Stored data

_ _ _ _ _

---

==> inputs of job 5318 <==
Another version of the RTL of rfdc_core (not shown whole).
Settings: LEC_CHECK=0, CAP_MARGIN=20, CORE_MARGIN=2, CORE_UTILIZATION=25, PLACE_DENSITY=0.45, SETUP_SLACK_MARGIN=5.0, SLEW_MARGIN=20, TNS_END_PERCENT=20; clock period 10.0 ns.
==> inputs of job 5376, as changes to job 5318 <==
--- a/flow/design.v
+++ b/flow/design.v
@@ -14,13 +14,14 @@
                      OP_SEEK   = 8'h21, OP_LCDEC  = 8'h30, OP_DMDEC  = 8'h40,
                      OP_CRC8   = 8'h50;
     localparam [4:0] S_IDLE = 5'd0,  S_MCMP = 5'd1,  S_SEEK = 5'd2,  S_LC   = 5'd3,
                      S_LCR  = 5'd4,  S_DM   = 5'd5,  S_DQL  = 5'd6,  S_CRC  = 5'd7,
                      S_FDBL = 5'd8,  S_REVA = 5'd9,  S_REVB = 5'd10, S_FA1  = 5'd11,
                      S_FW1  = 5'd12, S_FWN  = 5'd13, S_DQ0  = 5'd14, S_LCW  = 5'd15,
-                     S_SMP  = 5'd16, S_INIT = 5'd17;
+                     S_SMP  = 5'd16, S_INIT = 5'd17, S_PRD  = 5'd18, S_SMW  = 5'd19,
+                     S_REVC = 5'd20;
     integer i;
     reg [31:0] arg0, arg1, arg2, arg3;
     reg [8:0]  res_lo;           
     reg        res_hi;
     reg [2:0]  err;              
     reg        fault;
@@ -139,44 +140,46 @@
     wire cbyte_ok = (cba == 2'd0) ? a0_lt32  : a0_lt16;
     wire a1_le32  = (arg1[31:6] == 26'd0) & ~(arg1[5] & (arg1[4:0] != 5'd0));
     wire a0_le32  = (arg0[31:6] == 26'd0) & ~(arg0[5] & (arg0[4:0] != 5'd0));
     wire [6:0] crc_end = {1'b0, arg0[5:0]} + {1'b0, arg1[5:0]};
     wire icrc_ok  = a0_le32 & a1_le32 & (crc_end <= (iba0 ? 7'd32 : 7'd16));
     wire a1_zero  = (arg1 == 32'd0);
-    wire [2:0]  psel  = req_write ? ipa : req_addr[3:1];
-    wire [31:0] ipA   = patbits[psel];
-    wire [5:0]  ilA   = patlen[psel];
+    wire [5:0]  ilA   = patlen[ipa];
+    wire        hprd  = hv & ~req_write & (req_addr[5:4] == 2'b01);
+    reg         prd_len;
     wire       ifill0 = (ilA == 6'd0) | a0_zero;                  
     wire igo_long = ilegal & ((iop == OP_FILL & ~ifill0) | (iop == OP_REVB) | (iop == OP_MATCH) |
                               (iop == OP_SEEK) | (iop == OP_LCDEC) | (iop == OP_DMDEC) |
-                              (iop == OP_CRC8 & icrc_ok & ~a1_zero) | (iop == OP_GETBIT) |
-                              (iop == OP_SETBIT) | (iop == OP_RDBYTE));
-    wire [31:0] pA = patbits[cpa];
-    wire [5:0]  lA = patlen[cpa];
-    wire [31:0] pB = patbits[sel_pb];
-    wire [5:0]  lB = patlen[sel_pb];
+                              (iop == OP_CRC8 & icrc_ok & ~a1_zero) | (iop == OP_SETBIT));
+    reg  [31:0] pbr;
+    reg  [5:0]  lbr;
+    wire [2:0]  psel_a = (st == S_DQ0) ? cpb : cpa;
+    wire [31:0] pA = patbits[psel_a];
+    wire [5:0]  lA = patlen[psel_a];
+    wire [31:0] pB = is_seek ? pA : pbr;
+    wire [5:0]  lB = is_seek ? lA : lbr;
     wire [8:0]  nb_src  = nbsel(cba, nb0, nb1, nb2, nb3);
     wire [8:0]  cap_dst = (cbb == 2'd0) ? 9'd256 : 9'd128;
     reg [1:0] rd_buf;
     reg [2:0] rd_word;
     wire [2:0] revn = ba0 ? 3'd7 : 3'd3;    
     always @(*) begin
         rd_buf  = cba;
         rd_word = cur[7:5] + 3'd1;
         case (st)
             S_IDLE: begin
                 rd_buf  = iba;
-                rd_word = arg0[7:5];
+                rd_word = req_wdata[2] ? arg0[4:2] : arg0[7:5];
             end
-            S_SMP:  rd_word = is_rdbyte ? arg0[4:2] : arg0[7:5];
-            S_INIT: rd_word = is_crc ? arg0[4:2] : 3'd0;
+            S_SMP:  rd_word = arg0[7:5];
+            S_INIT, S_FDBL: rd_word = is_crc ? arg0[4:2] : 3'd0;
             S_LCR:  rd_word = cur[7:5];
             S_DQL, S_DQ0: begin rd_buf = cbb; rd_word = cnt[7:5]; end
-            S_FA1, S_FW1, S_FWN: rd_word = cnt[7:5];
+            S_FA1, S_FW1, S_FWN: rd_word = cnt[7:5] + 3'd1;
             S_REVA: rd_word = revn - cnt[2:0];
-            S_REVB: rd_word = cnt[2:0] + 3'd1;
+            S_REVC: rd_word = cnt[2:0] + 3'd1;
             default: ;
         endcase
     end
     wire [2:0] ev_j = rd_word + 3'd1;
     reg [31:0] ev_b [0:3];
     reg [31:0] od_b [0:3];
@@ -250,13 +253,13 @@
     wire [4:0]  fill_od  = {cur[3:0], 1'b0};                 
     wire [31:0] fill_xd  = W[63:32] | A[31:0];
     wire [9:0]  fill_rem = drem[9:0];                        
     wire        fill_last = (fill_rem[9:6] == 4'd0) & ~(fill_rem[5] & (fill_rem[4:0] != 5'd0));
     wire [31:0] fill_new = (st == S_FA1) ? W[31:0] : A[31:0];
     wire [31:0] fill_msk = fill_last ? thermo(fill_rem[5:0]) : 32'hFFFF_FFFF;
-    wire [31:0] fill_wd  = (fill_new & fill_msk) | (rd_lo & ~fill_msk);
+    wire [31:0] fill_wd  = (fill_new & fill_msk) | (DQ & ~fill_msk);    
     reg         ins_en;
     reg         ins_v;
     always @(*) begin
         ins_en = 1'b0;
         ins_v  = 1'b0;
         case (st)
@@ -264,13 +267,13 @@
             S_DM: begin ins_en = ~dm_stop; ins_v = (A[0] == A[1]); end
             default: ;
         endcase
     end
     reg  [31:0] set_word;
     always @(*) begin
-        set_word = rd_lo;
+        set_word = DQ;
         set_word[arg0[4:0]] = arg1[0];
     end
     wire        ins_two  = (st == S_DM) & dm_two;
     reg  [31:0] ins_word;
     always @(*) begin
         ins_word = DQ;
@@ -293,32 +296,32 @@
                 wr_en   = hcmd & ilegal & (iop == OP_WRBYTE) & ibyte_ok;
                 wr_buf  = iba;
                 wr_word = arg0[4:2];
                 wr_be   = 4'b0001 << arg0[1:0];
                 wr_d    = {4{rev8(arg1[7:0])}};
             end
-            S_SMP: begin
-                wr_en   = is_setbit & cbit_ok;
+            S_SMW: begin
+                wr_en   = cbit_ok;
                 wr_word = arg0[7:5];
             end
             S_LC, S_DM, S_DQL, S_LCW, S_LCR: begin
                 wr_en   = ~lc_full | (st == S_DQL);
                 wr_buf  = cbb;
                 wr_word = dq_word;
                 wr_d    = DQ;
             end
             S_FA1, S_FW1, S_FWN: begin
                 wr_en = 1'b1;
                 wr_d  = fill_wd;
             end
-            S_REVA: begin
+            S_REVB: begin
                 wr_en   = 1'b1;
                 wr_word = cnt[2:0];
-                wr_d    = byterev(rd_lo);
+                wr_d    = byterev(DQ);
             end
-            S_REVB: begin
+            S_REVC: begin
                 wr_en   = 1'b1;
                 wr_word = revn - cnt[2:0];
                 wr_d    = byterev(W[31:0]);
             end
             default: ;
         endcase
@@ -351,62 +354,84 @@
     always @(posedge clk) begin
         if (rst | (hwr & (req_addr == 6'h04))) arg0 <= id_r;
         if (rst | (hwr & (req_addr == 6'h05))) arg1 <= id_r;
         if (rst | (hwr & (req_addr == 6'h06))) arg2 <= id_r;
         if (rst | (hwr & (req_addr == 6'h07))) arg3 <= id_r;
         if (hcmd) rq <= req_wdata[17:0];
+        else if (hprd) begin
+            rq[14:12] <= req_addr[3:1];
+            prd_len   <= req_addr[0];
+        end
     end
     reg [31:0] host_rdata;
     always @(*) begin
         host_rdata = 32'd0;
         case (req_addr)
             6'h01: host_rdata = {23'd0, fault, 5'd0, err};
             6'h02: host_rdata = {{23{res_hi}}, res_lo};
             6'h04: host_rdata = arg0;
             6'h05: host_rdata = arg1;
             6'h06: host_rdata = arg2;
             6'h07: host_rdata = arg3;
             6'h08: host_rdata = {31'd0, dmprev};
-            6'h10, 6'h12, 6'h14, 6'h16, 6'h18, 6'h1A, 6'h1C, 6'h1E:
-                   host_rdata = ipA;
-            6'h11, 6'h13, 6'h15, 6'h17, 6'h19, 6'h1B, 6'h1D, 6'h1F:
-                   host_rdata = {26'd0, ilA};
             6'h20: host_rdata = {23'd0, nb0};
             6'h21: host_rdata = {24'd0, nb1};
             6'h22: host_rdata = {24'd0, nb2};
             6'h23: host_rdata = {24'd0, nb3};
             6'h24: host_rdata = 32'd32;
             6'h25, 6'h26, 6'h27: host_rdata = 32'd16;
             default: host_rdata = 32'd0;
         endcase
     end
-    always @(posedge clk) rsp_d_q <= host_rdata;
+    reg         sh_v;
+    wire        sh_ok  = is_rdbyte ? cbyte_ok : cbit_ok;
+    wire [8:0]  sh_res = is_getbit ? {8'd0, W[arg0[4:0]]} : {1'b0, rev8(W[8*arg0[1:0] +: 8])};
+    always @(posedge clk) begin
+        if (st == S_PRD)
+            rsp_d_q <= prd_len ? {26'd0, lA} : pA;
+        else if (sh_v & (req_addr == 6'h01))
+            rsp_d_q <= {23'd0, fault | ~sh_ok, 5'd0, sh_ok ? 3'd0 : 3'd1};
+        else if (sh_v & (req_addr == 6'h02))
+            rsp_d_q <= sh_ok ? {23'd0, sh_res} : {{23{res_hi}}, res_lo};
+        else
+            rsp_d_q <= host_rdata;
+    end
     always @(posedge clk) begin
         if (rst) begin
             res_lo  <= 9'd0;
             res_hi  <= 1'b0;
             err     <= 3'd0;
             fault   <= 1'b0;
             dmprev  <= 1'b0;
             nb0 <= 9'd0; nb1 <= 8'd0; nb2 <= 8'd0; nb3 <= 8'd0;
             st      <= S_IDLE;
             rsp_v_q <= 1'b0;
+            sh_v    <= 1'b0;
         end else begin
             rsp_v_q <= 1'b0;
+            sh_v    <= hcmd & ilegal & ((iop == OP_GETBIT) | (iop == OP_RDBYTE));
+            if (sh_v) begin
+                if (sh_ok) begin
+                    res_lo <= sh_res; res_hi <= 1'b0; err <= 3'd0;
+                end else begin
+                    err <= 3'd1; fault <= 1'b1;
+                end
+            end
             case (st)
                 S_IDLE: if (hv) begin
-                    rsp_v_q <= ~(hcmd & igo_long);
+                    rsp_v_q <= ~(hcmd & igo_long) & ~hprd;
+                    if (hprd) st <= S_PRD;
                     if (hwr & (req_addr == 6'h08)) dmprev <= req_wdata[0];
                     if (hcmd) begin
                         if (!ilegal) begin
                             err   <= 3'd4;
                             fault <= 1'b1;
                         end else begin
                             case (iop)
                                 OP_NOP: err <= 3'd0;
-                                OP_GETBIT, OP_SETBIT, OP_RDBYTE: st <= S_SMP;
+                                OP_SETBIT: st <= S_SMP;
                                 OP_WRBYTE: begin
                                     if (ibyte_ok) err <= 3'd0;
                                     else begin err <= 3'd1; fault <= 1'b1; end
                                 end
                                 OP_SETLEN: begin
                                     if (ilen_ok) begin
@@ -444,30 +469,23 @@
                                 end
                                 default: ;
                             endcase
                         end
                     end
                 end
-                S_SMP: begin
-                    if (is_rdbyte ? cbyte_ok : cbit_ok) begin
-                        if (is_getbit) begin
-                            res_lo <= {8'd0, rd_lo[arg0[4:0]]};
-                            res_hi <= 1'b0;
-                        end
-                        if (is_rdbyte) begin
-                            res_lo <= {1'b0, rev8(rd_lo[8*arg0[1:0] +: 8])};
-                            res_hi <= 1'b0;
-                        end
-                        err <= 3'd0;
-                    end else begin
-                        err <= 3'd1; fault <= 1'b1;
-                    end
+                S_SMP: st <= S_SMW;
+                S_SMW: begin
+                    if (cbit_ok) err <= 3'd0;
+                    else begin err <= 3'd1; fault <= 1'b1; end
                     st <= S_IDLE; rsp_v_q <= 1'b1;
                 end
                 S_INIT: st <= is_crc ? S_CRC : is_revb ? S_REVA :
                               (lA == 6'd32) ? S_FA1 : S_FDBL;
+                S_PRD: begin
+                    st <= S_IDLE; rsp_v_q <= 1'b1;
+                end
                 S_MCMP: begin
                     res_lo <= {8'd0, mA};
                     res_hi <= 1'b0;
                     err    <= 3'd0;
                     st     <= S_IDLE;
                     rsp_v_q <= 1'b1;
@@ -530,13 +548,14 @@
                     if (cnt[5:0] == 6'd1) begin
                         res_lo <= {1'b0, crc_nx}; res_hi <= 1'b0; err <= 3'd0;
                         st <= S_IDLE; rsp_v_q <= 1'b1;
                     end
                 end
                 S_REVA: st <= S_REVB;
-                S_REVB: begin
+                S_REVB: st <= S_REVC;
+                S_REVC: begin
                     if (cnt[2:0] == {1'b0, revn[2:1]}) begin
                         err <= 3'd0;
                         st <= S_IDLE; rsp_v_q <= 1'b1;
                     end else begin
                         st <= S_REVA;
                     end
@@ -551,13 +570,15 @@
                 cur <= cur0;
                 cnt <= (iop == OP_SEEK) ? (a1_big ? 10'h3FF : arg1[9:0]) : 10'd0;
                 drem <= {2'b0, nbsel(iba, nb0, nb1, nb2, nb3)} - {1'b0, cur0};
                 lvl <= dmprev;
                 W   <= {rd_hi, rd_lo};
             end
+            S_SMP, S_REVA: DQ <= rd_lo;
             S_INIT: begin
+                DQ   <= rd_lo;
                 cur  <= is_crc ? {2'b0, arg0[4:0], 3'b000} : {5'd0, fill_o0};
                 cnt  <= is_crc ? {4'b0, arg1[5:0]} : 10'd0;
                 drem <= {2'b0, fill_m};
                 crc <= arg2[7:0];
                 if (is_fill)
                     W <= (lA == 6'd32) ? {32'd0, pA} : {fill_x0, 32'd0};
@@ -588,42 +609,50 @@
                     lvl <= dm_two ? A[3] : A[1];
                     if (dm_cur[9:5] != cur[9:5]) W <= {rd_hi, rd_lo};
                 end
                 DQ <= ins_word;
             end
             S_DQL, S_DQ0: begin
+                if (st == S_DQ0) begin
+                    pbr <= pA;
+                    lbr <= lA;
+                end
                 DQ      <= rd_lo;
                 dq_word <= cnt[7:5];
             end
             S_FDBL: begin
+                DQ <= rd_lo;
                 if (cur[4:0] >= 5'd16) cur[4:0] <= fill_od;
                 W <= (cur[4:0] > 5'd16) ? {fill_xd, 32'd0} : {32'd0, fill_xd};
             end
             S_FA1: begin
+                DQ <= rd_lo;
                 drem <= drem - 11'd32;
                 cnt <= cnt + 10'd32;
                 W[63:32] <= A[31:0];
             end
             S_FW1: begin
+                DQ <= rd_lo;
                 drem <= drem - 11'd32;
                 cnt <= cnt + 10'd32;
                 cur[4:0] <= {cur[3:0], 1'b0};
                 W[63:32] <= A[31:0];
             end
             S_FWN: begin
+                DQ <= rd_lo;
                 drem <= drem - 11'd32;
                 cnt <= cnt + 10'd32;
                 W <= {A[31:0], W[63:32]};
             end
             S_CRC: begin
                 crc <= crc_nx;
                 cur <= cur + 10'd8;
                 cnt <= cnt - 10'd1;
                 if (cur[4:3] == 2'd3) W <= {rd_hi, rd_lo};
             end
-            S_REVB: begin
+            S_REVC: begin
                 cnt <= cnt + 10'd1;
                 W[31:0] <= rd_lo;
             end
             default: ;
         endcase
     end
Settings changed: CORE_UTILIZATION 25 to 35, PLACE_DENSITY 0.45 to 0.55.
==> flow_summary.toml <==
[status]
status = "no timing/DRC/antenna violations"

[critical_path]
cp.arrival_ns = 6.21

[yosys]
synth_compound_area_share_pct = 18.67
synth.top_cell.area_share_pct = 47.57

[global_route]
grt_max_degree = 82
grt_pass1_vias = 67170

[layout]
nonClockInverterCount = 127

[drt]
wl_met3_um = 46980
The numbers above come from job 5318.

_ _ _ _ _

● **What is needed**: Within the entries above, find each line where "status" appears; copy every one.

● **Exercise response**:
[status]
status = "no timing/DRC/antenna violations"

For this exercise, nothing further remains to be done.